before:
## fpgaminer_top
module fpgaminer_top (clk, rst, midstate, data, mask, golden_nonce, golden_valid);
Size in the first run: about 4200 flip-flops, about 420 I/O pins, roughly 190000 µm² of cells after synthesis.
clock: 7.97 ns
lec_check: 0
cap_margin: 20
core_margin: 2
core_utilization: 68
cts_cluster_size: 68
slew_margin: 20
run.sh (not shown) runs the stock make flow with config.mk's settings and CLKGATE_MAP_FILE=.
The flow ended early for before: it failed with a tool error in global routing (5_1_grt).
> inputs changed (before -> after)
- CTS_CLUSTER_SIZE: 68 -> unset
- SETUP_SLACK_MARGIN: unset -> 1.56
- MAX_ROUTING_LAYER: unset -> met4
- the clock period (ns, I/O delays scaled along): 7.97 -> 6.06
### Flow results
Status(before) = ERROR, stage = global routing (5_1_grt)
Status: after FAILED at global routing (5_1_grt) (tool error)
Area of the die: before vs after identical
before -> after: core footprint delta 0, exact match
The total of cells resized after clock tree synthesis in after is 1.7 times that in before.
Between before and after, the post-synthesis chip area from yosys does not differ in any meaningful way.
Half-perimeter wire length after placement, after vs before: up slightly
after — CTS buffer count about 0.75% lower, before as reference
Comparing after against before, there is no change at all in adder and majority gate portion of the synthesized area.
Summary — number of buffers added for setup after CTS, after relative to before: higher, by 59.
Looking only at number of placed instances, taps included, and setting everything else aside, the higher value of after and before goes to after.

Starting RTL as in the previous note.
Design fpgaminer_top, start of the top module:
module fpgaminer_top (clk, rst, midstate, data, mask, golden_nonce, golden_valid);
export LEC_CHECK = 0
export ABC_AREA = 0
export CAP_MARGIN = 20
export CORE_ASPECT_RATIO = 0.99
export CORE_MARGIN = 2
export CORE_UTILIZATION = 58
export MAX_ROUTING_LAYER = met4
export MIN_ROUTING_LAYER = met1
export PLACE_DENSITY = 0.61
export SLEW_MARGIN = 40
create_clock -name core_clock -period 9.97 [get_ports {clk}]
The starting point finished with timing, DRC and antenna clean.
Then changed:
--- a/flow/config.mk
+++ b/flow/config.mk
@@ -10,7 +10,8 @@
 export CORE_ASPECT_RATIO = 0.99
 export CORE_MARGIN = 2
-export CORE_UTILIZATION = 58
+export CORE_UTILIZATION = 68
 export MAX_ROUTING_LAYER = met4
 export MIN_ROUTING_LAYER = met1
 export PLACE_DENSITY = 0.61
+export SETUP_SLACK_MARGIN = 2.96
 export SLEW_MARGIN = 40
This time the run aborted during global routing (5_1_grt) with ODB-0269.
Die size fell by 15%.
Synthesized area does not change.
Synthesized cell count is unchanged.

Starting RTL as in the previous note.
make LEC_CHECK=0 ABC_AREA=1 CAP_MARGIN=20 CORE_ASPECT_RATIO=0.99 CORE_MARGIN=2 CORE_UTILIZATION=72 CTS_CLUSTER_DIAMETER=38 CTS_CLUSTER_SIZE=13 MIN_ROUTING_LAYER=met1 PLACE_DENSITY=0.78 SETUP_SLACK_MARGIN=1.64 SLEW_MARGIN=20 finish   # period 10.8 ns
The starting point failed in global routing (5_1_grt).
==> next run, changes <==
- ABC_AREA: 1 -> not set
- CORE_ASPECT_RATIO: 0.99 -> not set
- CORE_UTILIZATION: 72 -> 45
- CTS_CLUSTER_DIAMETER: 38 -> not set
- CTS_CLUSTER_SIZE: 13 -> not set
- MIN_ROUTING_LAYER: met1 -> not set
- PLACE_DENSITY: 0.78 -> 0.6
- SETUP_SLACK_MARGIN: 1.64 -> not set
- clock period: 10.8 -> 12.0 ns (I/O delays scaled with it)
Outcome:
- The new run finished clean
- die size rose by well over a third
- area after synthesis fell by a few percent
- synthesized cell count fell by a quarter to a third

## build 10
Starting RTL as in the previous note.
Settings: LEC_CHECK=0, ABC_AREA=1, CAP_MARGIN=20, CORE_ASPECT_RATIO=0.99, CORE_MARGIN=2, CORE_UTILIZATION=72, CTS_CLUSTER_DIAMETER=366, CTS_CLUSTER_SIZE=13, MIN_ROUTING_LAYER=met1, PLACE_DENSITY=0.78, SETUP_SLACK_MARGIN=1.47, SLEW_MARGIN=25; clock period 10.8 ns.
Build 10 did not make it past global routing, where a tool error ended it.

****

→ **The problem**
Lines in the listing above that contain the word "make" must be copied; leave out the rest.

→ **Task answer**
run.sh (not shown) runs the stock make flow with config.mk's settings and CLKGATE_MAP_FILE=.
make LEC_CHECK=0 ABC_AREA=1 CAP_MARGIN=20 CORE_ASPECT_RATIO=0.99 CORE_MARGIN=2 CORE_UTILIZATION=72 CTS_CLUSTER_DIAMETER=38 CTS_CLUSTER_SIZE=13 MIN_ROUTING_LAYER=met1 PLACE_DENSITY=0.78 SETUP_SLACK_MARGIN=1.64 SLEW_MARGIN=20 finish   # period 10.8 ns
Build 10 did not make it past global routing, where a tool error ended it.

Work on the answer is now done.